**What to work on**
Please filter the data down to the lines that include the word "localparam" and copy them.

-- Opening Marker --

`src/rtl/life_pkg.sv`:
```
// rtl/life_pkg.sv - shared types and defaults for the life_engine generation stepper
package life_pkg;

    typedef enum logic [1:0] {
        ST_IDLE    = 2'd0,
        ST_COMPUTE = 2'd1,
        ST_COMMIT  = 2'd2
    } life_state_e;

    localparam int DEF_ROWS  = 8;
    localparam int DEF_COLS  = 8;
    localparam int DEF_GEN_W = 16;
    localparam int NCNT_W    = 4;

endpackage

```
`src/rtl/life_cell_rule.sv`:
```
// rtl/life_cell_rule.sv - combinational next-state rule for one cell from its 8 neighbours
module life_cell_rule
    import life_pkg::*;
(
    input  logic       center_i,
    input  logic [7:0] nbr_i,
    output logic       next_o
);

    logic [NCNT_W-1:0] cnt;

    always_comb begin
        cnt = '0;
        for (int i = 0; i < 8; i++) begin
            cnt = cnt + {{(NCNT_W-1){1'b0}}, nbr_i[i]};
        end
    end

    assign next_o = (cnt == NCNT_W'(3)) || (center_i && (cnt == NCNT_W'(2)));

endmodule

```
`src/rtl/life_engine.sv`:
```
// rtl/life_engine.sv - row-serial Game of Life engine with shadow grid and atomic commit
// Optional LIFE_WRAP_EN selects a toroidal neighbourhood instead of dead borders.
module life_engine
    import life_pkg::*;
#(
    parameter int ROWS  = DEF_ROWS,
    parameter int COLS  = DEF_COLS,
    parameter int GEN_W = DEF_GEN_W
) (
    input  logic                    clk,
    input  logic                    reset,
    input  logic                    load_valid,
    input  logic [$clog2(ROWS)-1:0] load_row,
    input  logic [COLS-1:0]         load_data,
    input  logic                    step,
    input  logic [$clog2(ROWS)-1:0] rd_row,
    output logic [COLS-1:0]         rd_data,
    output logic                    busy,
    output logic                    done,
    output logic                    stable,
    output logic [GEN_W-1:0]        gen_count
);

    localparam int RW = $clog2(ROWS);

    life_state_e                state_q;
    logic [RW-1:0]              row_q;
    logic [ROWS-1:0][COLS-1:0]  grid_q;
    logic [ROWS-1:0][COLS-1:0]  shadow_q;
    logic                       busy_q;
    logic                       done_q;
    logic                       stable_q;
    logic [GEN_W-1:0]           gen_q;

    logic [COLS-1:0]            row_up, row_mid, row_dn;
    logic [COLS+1:0]            up_ext, mid_ext, dn_ext;
    logic [COLS-1:0]            next_row_d;

    // Neighbour rows come only from the committed grid; bit 0 of each *_ext is column -1.
    always_comb begin
        row_mid = grid_q[row_q];
`ifdef LIFE_WRAP_EN
        row_up  = grid_q[(row_q == '0) ? RW'(ROWS-1) : row_q - 1'b1];
        row_dn  = grid_q[(row_q == RW'(ROWS-1)) ? '0 : row_q + 1'b1];
        up_ext  = {row_up[0],  row_up,  row_up[COLS-1]};
        mid_ext = {row_mid[0], row_mid, row_mid[COLS-1]};
        dn_ext  = {row_dn[0],  row_dn,  row_dn[COLS-1]};
`else
        row_up  = (row_q == '0) ? '0 : grid_q[row_q - 1'b1];
        row_dn  = (row_q == RW'(ROWS-1)) ? '0 : grid_q[row_q + 1'b1];
        up_ext  = {1'b0, row_up,  1'b0};
        mid_ext = {1'b0, row_mid, 1'b0};
        dn_ext  = {1'b0, row_dn,  1'b0};
`endif
    end

    for (genvar c = 0; c < COLS; c++) begin : g_cell
        life_cell_rule u_rule (
            .center_i (mid_ext[c+1]),
            .nbr_i    ({up_ext[c+2], up_ext[c+1], up_ext[c],
                        mid_ext[c+2], mid_ext[c],
                        dn_ext[c+2], dn_ext[c+1], dn_ext[c]}),
            .next_o   (next_row_d[c])
        );
    end

    always_ff @(posedge clk or posedge reset) begin
        if (reset) begin
            state_q  <= ST_IDLE;
            row_q    <= '0;
            grid_q   <= '0;
            shadow_q <= '0;
            busy_q   <= 1'b0;
            done_q   <= 1'b0;
            stable_q <= 1'b0;
            gen_q    <= '0;
        end else begin
            done_q <= 1'b0;
            case (state_q)
                ST_IDLE: begin
                    if (load_valid && (32'(load_row) < ROWS)) begin
                        grid_q[load_row] <= load_data;
                    end
                    if (step) begin
                        state_q <= ST_COMPUTE;
                        row_q   <= '0;
                        busy_q  <= 1'b1;
                    end
                end
                ST_COMPUTE: begin
                    shadow_q[row_q] <= next_row_d;
                    if (row_q == RW'(ROWS-1)) begin
                        state_q <= ST_COMMIT;
                    end else begin
                        row_q <= row_q + 1'b1;
                    end
                end
                ST_COMMIT: begin
                    grid_q   <= shadow_q;
                    stable_q <= (shadow_q == grid_q);
                    done_q   <= 1'b1;
                    gen_q    <= gen_q + 1'b1;
                    busy_q   <= 1'b0;
                    state_q  <= ST_IDLE;
                end
                default: begin
                    state_q <= ST_IDLE;
                    busy_q  <= 1'b0;
                end
            endcase
        end
    end

    assign rd_data   = (32'(rd_row) < ROWS) ? grid_q[rd_row] : '0;
    assign busy      = busy_q;
    assign done      = done_q;
    assign stable    = stable_q;
    assign gen_count = gen_q;

endmodule

```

-- Closing Marker --

**Result**
    localparam int DEF_ROWS  = 8;
    localparam int DEF_COLS  = 8;
    localparam int DEF_GEN_W = 16;
    localparam int NCNT_W    = 4;
    localparam int RW = $clog2(ROWS);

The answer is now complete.